As asas foram se erguendo. Uma dança foi musicando o ar, que foi paralisando os elementos vivos ao redor, que foram assistindo ao espetáculo tão diário, mas sempre tão bizarro.

No quinto dia, ele era ela. Ela era ele nos pequenos atos. As sensibilidades se irmanavam, os gestos bruscos se resolviam, as almas pleiteavam uma definição que nunca chegaria. Pois ele era ela em versão colorida e voadora. Ela se extasiava dele ainda com os mecanismos da metamorfose, no seu corpo mulher. Ele se contemplava, em arrepios, com aquela estranha nele, presa e liberta, ainda homem. 

Ela, a borboleta, foi andando em vales aéreos, como que procurando explicar a suavidade da existência, que não necessita de macho ou fêmea ou que necessita dos dois num tempo único. Foi voando, voando, voando e, mesmo sem o ofício da sua companheira de estado invertebrado (a esperança), foi tentar soprar uma verdade qualquer no ouvido de alguém. 

Ela nem tinha nome, nem tinha o sobrenome do lagarto. Estava para ser registrada. Nesse dia, pousou no ombro do médico José Aldemir. Ficou lá, por vários minutos, sacrificando a sua arte, perdendo a agilidade das suas asas, tentando entender a diferenciação obtusa e socializada do sexo dos humanos. Foi naquele instante que o médico, ao se referir ao deputado Antônio Vituriano sobre a retirada da assinatura deste da CPI do Narcotráfico, disse que até a deputada Socorro Marques “que é mulher, que usa saias”, manteve a sua assinatura.

A borboleta quis sair, quis sumir, quis se auto-flagelar e voltar não mais a lagarto, mas voltar à semente de existir: ou seja, voltar ao fóssil do nascimento. Nem queria nascer, e ser antes como lagarto. Nem pensava em nascer, antes como a vontade da Natureza. E soprou no ouvido dele: “Onde estamos?”

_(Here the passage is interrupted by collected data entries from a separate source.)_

module mipse(
input clk, rst_n,
input [32-1:0] instr,
input [32-1:0] readdata,
output reg [32-1:0] pc,
output [32-1:0] aluout,
output [32-1:0] writedata,
output memwrite);
reg [32-1:0] pcplus4D ;
wire [32-1:0] pcplus4F ;
wire [32-1:0] pcbranchD ;
reg [32-1:0] instrD ;
wire stall;
wire btakenD;
assign pcplus4F = pc + 4;
always @(posedge clk or negedge rst_n)
begin 
   if(!rst_n) instrD <= 0;
   else if(!stall) instrD <= instr;
end
always @(posedge clk or negedge rst_n)
begin 
   if(!rst_n) pcplus4D <= 0;
   else if(!stall) pcplus4D <= pcplus4F;
end
always @(posedge clk or negedge rst_n)
begin 
   if(!rst_n) pc <= 0;
   else if(!stall & btakenD)
     pc <= pcbranchD;
   else if(!stall)
     pc <= pcplus4F;
end
wire [5-1:0] rsD, rdD, rtD, cadrW;
wire [6-1:0] opcodeD;
wire [5-1:0] shamtD;
wire [6-1:0] funcD;
wire sw_opD, addi_opD, lw_opD, alu_opD;
wire lui_opD, ori_opD, beq_opD, bne_opD, branchD;
wire grade_opD;
wire regwriteD, memtoregD;
wire [6-1:0] alucomD;
wire [16-1:0] immD;
reg [5-1:0] writeregW;
wire [32-1:0] rd1D, rd2D, rd1fD, rd2fD;
wire memwriteD;
wire slti_opD;
reg [5-1:0] rsE, rtE, rdE;
wire [32-1:0] signimmD;
reg [32-1:0] signimmE, rd1E, rd2E;
wire [32-1:0] resultW;
reg [6-1:0] alucomE;
reg regwriteE, memtoregE, alusrcE, regdstE;
reg memtoregM;
reg memwriteE;
reg regwriteW;
reg [5-1:0] writeregM;
reg regwriteM;
reg [32-1:0] aluoutM;
wire mult_opD;
reg mult_opE;
wire [32-1:0] multoutE;
reg grade_opE;
wire [2:0] gradeoutE;
reg slti_opE;
wire [5-1:0] writeregE;
wire lwstall, branchstall;
assign {opcodeD, rsD, rtD, rdD, shamtD, funcD} = instrD;
assign immD = instrD[16-1:0];
assign sw_opD = (opcodeD == 6'b101011);
assign lw_opD = (opcodeD == 6'b100011);
assign alu_opD = (opcodeD == 6'b000000) & (
		(funcD[5:3] == 3'b100)|(funcD == 6'b011000) );
assign mult_opD = (opcodeD == 6'b000000) & (funcD == 6'b011000);
assign addi_opD = (opcodeD == 6'b001000);
assign ori_opD = (opcodeD == 6'b001101);
assign lui_opD = (opcodeD == 6'b001111);
assign grade_opD = (opcodeD == 6'b101100);
assign slti_opD = (opcodeD == 6'b001010);
assign beq_opD = (opcodeD == 6'b000100);
assign bne_opD = (opcodeD == 6'b000101);
assign branchD = beq_opD | bne_opD;
assign memwriteD = sw_opD | grade_opD;
rfile rfile_1(.clk(clk), .rd1(rd1D), .a1(rsD), .rd2(rd2D), .a2(rtD),
    .wd3(resultW), .a3(writeregW), .we3(regwriteW));
assign alucomD = (addi_opD|lw_opD|sw_opD|grade_opD) ?
		6'b100000: ori_opD ? 6'b100101:
		(lui_opD) ? 6'b000001: (slti_opD) ? 6'b100010: funcD;
assign regwriteD = lw_opD | alu_opD | lui_opD | addi_opD | ori_opD | slti_opD ;
assign memtoregD = lw_opD ;
assign lwstall = ( (rsD == rtE) | (rtD == rtE) ) & memtoregE ;
assign branchstall = (branchD & regwriteE & (writeregE == rsD | writeregE == rtD)) |
				(branchD & memtoregM & (writeregM == rsD | writeregM == rtD)) ;
assign stall = lwstall | branchstall;
assign rd1fD = (rsD !=0) & (rsD == writeregM) & regwriteM  ? aluoutM: rd1D ;
assign rd2fD = (rtD !=0) & (rtD == writeregM) & regwriteM  ? aluoutM: rd2D ;
assign btakenD = beq_opD & (rd1fD == rd2fD) | bne_opD & (rd1fD != rd2fD);
assign signimmD = ori_opD ?  {16'b0,immD} :
				lui_opD ? {immD, 16'b0} :
				{{16{immD[15]}},immD} ;
assign pcbranchD = pcplus4D + {signimmD[29:0],2'b00};
always @(posedge clk) begin
  if(!stall) begin
	slti_opE <= slti_opD;
	grade_opE <= grade_opD;
	mult_opE <= mult_opD;
	rd1E <= rd1fD;
	rd2E <= rd2fD;
	signimmE <= signimmD;
	alucomE <= alucomD;
	alusrcE <= ~alu_opD;
	regdstE <= alu_opD;  end
end
always @(posedge clk or negedge rst_n) begin
	if(!rst_n) begin
		rsE <= 0;
		rtE <= 0;
		rdE <= 0;
		memtoregE <= 0;
		regwriteE <= 0;
		memwriteE <= 0; end
	else if(stall) begin
		rsE <= 0;
		rtE <= 0;
		rdE <= 0;
		memtoregE <= 0;
		regwriteE <= 0;
		memwriteE <= 0; end
	else begin
		rsE <= rsD;
		rtE <= rtD;
		rdE <= rdD;
		memtoregE <= memtoregD;
		regwriteE <= regwriteD;
		memwriteE <= memwriteD; end
end
wire [32-1:0] srcaE, writedataE, srcbE, aluoutE;
reg [32-1:0] writedataM;
reg memwriteM;
assign srcaE = regwriteM & rsE!=0 & writeregM == rsE  ? aluoutM :
				regwriteW & rsE!=0 & writeregW == rsE ? resultW : rd1E;
assign writedataE = regwriteM & rtE!=0 & writeregM == rtE ? aluoutM :
				regwriteW & rtE!=0 & writeregW == rtE ? resultW : rd2E;
assign srcbE = alusrcE ? signimmE : writedataE;
assign writeregE = regdstE ? rdE: rtE;
assign multoutE = srcaE * srcbE;
assign gradeoutE =
	(writedataE >= 85) ? 5:
	(writedataE < 85 && writedataE >= 60) ? 4:
	(writedataE < 60 && writedataE >= 40) ? 3:
	(writedataE < 40 && writedataE >= 10) ? 2:
	1;
alu alu_1(.a(srcaE), .b(srcbE), .s(alucomE), .y(aluoutE));
always @(posedge clk) begin
	if(slti_opE) aluoutM <= {31'b0,aluoutE[31]};
	else if(mult_opE) aluoutM <= multoutE;
	else aluoutM <= aluoutE;
		memtoregM <= memtoregE;
	if(grade_opE) writedataM <= {{(32-3){1'b0}}, gradeoutE};
	else writedataM <= writedataE;
		writeregM <= writeregE;
end
always @(posedge clk or negedge rst_n) begin
	if(!rst_n) begin
		regwriteM <= 0;
		memwriteM <= 0; end
	else begin
		regwriteM <= regwriteE;
		memwriteM <= memwriteE; end
end
reg [32-1:0] readdataW, aluoutW;
reg memtoregW;
assign aluout = aluoutM;
assign writedata = writedataM;
assign memwrite = memwriteM;
always @(posedge clk) begin
	readdataW <= readdata;
	aluoutW <= aluoutM;
	memtoregW <= memtoregM;
	writeregW <= writeregM;
end
always @(posedge clk or negedge rst_n) begin
	if(!rst_n) 
		regwriteW <= 0;
	else 
		regwriteW <= regwriteM;
end
assign resultW = memtoregW ? readdataW: aluoutW;
endmodule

Ela ainda adoeceu a memória, quando o médico disse que o deputado “não honra nem as calças que veste”.

“Por que ele não questionou apenas a retirada, sem explicação convincente, da assinatura do outro dos pergaminhos da Assembléia? Ele quis ir menos além”, pensou a borboleta, tardiamente, sem esperar mais por qualquer solução de palavras.

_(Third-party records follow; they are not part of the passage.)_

File: flow/config.mk
export PLATFORM = sky130hd
export DESIGN_NAME = system_top
export DESIGN_NICKNAME = system_top
export VERILOG_FILES = /design/flow/design.v
export SDC_FILE = /design/flow/constraint.sdc
export NUM_CORES = 4
export LEC_CHECK = 0
export CAP_MARGIN = 20
export CORE_MARGIN = 2
export CORE_UTILIZATION = 40
export SETUP_SLACK_MARGIN = 1.34
export SLEW_MARGIN = 20
File: flow/constraint.sdc
create_clock -name core_clock -period 4.8 [get_ports {clk}]
set_input_delay 0.9600 -clock core_clock [delete_from_list [all_inputs] [get_ports {clk}]]
set_output_delay 0.9600 -clock core_clock [all_outputs]
set_load 0.01 [all_outputs]
==> v16: inputs <==
==> flow/design.v (excerpt) <==
module sample_dsp(
	input         clk_20M,
	input         rst_n,
	input         WR,
	input         RD,
	input         CS0,
	input  [7:0]  DSP_Add,
	input  [15:0] DSP_Data_in,
	output [15:0] DSP_Data_out,
	output        DSP_Data_oe,
	input  [6:0]  chAn,
	input  [6:0]  chBn,
	input  [15:0] data_in,
	input         busy0,
	output [3:0]  LED,
	output        cs0_n,
	output        cs1_n,
	output        convst,
	output        enc_rst
);
Settings: LEC_CHECK=0, ABC_AREA=0, CAP_MARGIN=20, CELL_PAD_IN_SITES_GLOBAL_PLACEMENT=0, CORE_MARGIN=2, CORE_UTILIZATION=71, GPL_ROUTABILITY_DRIVEN=0, GPL_TIMING_DRIVEN=1, MIN_ROUTING_LAYER=met1, PLACE_DENSITY_LB_ADDON=0.1, SETUP_SLACK_MARGIN=-0.09, SLEW_MARGIN=20; clock period 2.9 ns.
run.sh (not shown) runs the stock make flow with config.mk's settings and CLKGATE_MAP_FILE=.
==> inputs of v11, as changes to v16 <==
==> flow/config.mk (replaced) <==
export PLATFORM = sky130hd
export DESIGN_NAME = sample_dsp
export DESIGN_NICKNAME = sample_dsp
export VERILOG_FILES = /design/flow/design.v
export SDC_FILE = /design/flow/constraint.sdc
export NUM_CORES = 4
export LEC_CHECK = 0
export CAP_MARGIN = 20
export CELL_PAD_IN_SITES_GLOBAL_PLACEMENT = 2
export CORE_MARGIN = 6
export CORE_UTILIZATION = 40
export CTS_CLUSTER_SIZE = 80
export PLACE_DENSITY_LB_ADDON = 0.03
export SLEW_MARGIN = 20
==> flow/constraint.sdc (replaced) <==
create_clock -name core_clock -period 5.0 [get_ports {clk_20M}]
set_input_delay 1.0000 -clock core_clock [delete_from_list [all_inputs] [get_ports {clk_20M}]]
set_output_delay 1.0000 -clock core_clock [all_outputs]
set_load 0.01 [all_outputs]
==> inputs of v19, as changes to v16 <==
==> flow/config.mk (replaced) <==
export PLATFORM = sky130hd
export DESIGN_NAME = sample_dsp
export DESIGN_NICKNAME = sample_dsp
export VERILOG_FILES = /design/flow/design.v
export SDC_FILE = /design/flow/constraint.sdc
export NUM_CORES = 4
export LEC_CHECK = 0
export CAP_MARGIN = 20
export CELL_PAD_IN_SITES_DETAIL_PLACEMENT = 2
export CORE_MARGIN = 2
export CORE_UTILIZATION = 21
export GPL_ROUTABILITY_DRIVEN = 0
export GPL_TIMING_DRIVEN = 0
export SETUP_SLACK_MARGIN = 0.12
export SLEW_MARGIN = 20
==> flow/constraint.sdc (replaced) <==
create_clock -name core_clock -period 5.87 [get_ports {clk_20M}]
set_input_delay 1.1740 -clock core_clock [delete_from_list [all_inputs] [get_ports {clk_20M}]]
set_output_delay 1.1740 -clock core_clock [all_outputs]
set_load 0.01 [all_outputs]
==> summary of the runs <==
Area after synthesis is the same in v19 and v11. Synthesized cell count is the same in v16 and v19. Non-clock buffer count: v11 is lower than v16 (415). The lowest clock skew belongs to v11, the highest to v19. v11 ran to the end with no violations. v16 ran to the end with violations: setup timing. v19 completed without violations.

Para a tristeza do lagarto, dentro da borboleta, a confusão de saias e calças se enroscou na argumentação machista do médico, em cima da ausência de argumentação do deputado, que também medica. Para o cansaço da borboleta, que se deixava lagarto também, a confusão das vestes serviu de pretexto para o ataque e para a defesa: típico da política, típico dos seres humanos.

Mas ela continuava no ombro do médico. E tentava provar para si mesma que o mundo dos homens é assim, como um supermercado. E pensou, com mais clareza: “O profissional político deveria ser assexuado, sem ter que usar saia ou calça para manter uma postura. Por ser assexuado, o político não deveria ser, necessariamente, um anjo. O político é um hermafrodita: homem e mulher, povo. Ou deveria ser o povo.”

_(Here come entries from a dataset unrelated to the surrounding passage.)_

Design Cordic, start of the top module:
module Cordic #(parameter MODE = 0, STAGES = 8, WIDTH = 16, PHASE_WIDTH = 19)(
input wire                        in_clk,
input wire                        in_rst,
input wire                        in_enable,
input wire    [WIDTH-1:0]         in_x,
input wire    [WIDTH-1:0]         in_y,
input wire    [PHASE_WIDTH-1:0]   in_phase,
output wire                       out_valid,
output wire   [PHASE_WIDTH-1:0]   out_phase,
output wire   [WIDTH-1:0]         out_x,
output wire   [WIDTH-1:0]         out_y
);
localparam	ROTATIONAL = 0, 
			VECTORING  = 1;
wire signed   [WIDTH:0]         xn [STAGES:0];
wire signed   [WIDTH:0]         yn [STAGES:0];
wire signed   [PHASE_WIDTH-1:0]   zn [STAGES:0];
reg signed  [WIDTH:0]         xn_reg [STAGES:0];
reg signed  [WIDTH:0]         yn_reg [STAGES:0];
reg signed  [PHASE_WIDTH-1:0]   zn_reg [STAGES:0];
reg start;
generate
	if(MODE == ROTATIONAL) begin
reg [WIDTH-1:0] temp_x, temp_y;
reg [PHASE_WIDTH-1:0] temp_z;
always @ (posedge in_clk or negedge in_rst) 
begin
 if(!in_rst) begin
	temp_x <= 'b0;
	temp_y <= 'b0;
	temp_z <= 'b0; 
 end else if (start) begin
	temp_x <= in_x;
	temp_y <= in_y;
	temp_z <= in_phase;
	end
end
  ...
Size: ~5600 cells after synthesis.
==> flow/config.mk <==
export PLATFORM = sky130hd
export DESIGN_NAME = Cordic
export DESIGN_NICKNAME = Cordic
export VERILOG_FILES = /design/flow/design.v
export SDC_FILE = /design/flow/constraint.sdc
export NUM_CORES = 4
export LEC_CHECK = 0
export CAP_MARGIN = 15
export CELL_PAD_IN_SITES_DETAIL_PLACEMENT = 2
export CELL_PAD_IN_SITES_GLOBAL_PLACEMENT = 2
export CORE_MARGIN = 7
export CORE_UTILIZATION = 60
export CTS_CLUSTER_DIAMETER = 216
export CTS_CLUSTER_SIZE = 48
export GPL_ROUTABILITY_DRIVEN = 0
export MAX_ROUTING_LAYER = met4
export PLACE_DENSITY_LB_ADDON = 0.07
export SLEW_MARGIN = 10
==> flow/constraint.sdc <==
create_clock -name core_clock -period 9.0 [get_ports {in_clk}]
set_input_delay 1.8000 -clock core_clock [delete_from_list [all_inputs] [get_ports {in_clk}]]
set_output_delay 1.8000 -clock core_clock [all_outputs]
set_load 0.01 [all_outputs]
run.sh (not shown) runs the stock make flow with config.mk's settings and CLKGATE_MAP_FILE=.
The starting point aborted during 3_1_place_gp_skip_io with FLW-0024.
Then changed:
CAP_MARGIN = 0   (was 15)
CELL_PAD_IN_SITES_DETAIL_PLACEMENT = default   (was 2)
CELL_PAD_IN_SITES_GLOBAL_PLACEMENT = default   (was 2)
CORE_MARGIN = 2   (was 7)
CORE_UTILIZATION = 72   (was 60)
CTS_CLUSTER_DIAMETER = default   (was 216)
CTS_CLUSTER_SIZE = default   (was 48)
GPL_ROUTABILITY_DRIVEN = default   (was 0)
MAX_ROUTING_LAYER = default   (was met4)
PLACE_DENSITY = 0.36   (was default)
PLACE_DENSITY_LB_ADDON = default   (was 0.07)
SLEW_MARGIN = 20   (was 10)
TNS_END_PERCENT = 45   (was default)
clock period = 7.35 ns   (was 9.0 ns; I/O delays follow)
=> Now the flow ran to the end with violations: negative setup slack; die area drops by about a fifth; synthesized cell count does not change; synthesized area is unchanged.
Then changed:
ABC_AREA = 1   (was default)
CAP_MARGIN = 5   (was 0)
CTS_CLUSTER_DIAMETER = 370   (was default)
HOLD_SLACK_MARGIN = -0.1   (was default)
PLACE_DENSITY = 0.64   (was 0.36)
SETUP_SLACK_MARGIN = 1.28   (was default)
TNS_END_PERCENT = default   (was 45)
clock period = 4.87 ns   (was 7.35 ns; I/O delays follow)
- The changed run completed, yet does not pass: negative setup slack
- wire length is higher by 22%
- sequential share of layout area is lower by 1.6 points
- final cell count is higher by 25%

========
Cordic again, from the RTL that the note above started with.
export LEC_CHECK = 0
export ABC_AREA = 1
export CAP_MARGIN = 20
export CORE_ASPECT_RATIO = 0.99
export CORE_MARGIN = 2
export CORE_UTILIZATION = 24
export CTS_CLUSTER_DIAMETER = 292
export GPL_TIMING_DRIVEN = 0
export MAX_ROUTING_LAYER = met5
export PLACE_DENSITY = 0.62
export SETUP_SLACK_MARGIN = 2.14
export SLEW_MARGIN = 20
create_clock -name core_clock -period 12.5 [get_ports {in_clk}]
The first run finished with timing, DRC and antenna clean.
==> next run, changes <==
- ABC_AREA: 1 -> not set
- CORE_ASPECT_RATIO: 0.99 -> not set
- CORE_UTILIZATION: 24 -> 72
- CTS_CLUSTER_DIAMETER: 292 -> not set
- CTS_CLUSTER_SIZE: not set -> 100
- GPL_TIMING_DRIVEN: 0 -> not set
- MAX_ROUTING_LAYER: met5 -> not set
- PLACE_DENSITY: 0.62 -> not set
- SETUP_SLACK_MARGIN: 2.14 -> not set
- TNS_END_PERCENT: not set -> 45
- clock period: 12.5 -> 7.07 ns (I/O delays scaled with it)
Effect:
- With this change the flow reached the layout checks and failed them: negative setup slack
- design area decreases by 5.9%
- utilization went up by 52 points
- synthesized area drops by 2.8%
- final cell count goes down by 34%
- wire length drops by 19%
- sequential cell count is unchanged
- hold slack improved by 0.092 ns
==> next run, changes <==
- CORE_UTILIZATION: 72 -> 40
- CTS_CLUSTER_SIZE: 100 -> not set
- TNS_END_PERCENT: 45 -> not set
- clock period: 7.07 -> 8.77 ns (I/O delays scaled with it)
After rerunning:
- With this change the flow ran to the end with no violations
- first-iteration DRC count is lower by about a fifth
- register-to-register slack gets better by 1.7 ns
- design area is higher slightly
- die area is higher by well over a third
- setup slack gets better by 1.0 ns
- count of clock-buffer cells in the layout is higher by 10
==> next run, changes <==
- CORE_UTILIZATION: 40 -> 72
- PLACE_DENSITY: not set -> 0.37
- clock period: 8.77 -> 8.27 ns (I/O delays scaled with it)
After rerunning:
- Now the flow reached the layout checks and failed them: negative setup slack
- core utilization is higher by 34 points
- die area is lower by 44%
- non-clock buffer count is higher by 20
- synthesized cell count is unchanged
- flip-flop count does not change
==> next run, changes <==
- PLACE_DENSITY: 0.37 -> 0.66
- SETUP_SLACK_MARGIN: not set -> -0.57
- clock period: 8.27 -> 7.61 ns (I/O delays scaled with it)
Result:
- The new run completed, yet does not pass: negative setup slack
- non-clock buffer count came out higher by 22
- cell area came out higher by 0.61%
- utilization came out higher by 0.48 points
- register-to-register slack is worse by 0.60 ns
- setup slack is worse by 0.40 ns
- synthesized area stays the same
- wire length came out higher by 0.99%
- cell count came out higher by 0.55%
==> next run, changes <==
- PLACE_DENSITY: 0.66 -> not set
- PLACE_DENSITY_LB_ADDON: not set -> 0.0
- SETUP_SLACK_MARGIN: -0.57 -> 1.99
- clock period: 7.61 -> 7.37 ns (I/O delays scaled with it)
The changed run completed, yet does not pass: negative setup slack.
First-iteration DRC count goes down by 2.6%.
Area after synthesis stays the same.
Worst hold slack improved by 0.011 ns.
Global-route usage goes down by 0.49 points.
Sequential share of layout area goes down by 0.17 points.
Count of clock-buffer cells in the layout goes down by 8.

O médico, que não percebeu o ombro visitado pela borboleta intimada pelo lagarto ou pelo lagarto na pele da borboleta, ainda é político e ainda trata a política como uma curta questão de gênero. “Pouco importa que a deputada Socorro Marques seja mulher. Pouco importa que o deputado Vituriano seja homem. O político deveria ser homem e mulher ao mesmo tempo, num corpo só, numa só concepção, numa só arrancada de idéias”, pensou ela, a borboleta, tendo o lagarto como voz interior e epiderme.

O médico foi saindo. Ela ainda quis viajar para o sul, mas, imediatamente, encontrou o deputado Vituriano no caminho. Pousou no ombro dele e iniciou a caçada ao pensamento. A tristeza também veio, quando ele não se explicou direito sobre a retirada da assinatura. Falou nas rádios e nos jornais, tentou se justificar: mais da metade do universo não sentiu.

A borboleta foi voando. Foi embora. Num emaranhado perene de roupas e rubricas, ela decidiu assinar, sozinha, no vento, a sua verdade insetívora e metamorfoseada. Decidiu usar a sua assinatura para um aviso silencioso, dentro da sua fortaleza, que queria dizer que compromissos são mais do que roupas e temeridade.

Foi voando e assinando uma história, sendo lagarto, sendo borboleta, sendo viva. A sua verdade foi uma assinatura, mais verdadeira que a dos homens vestidos. Mais verdadeira que a dos políticos.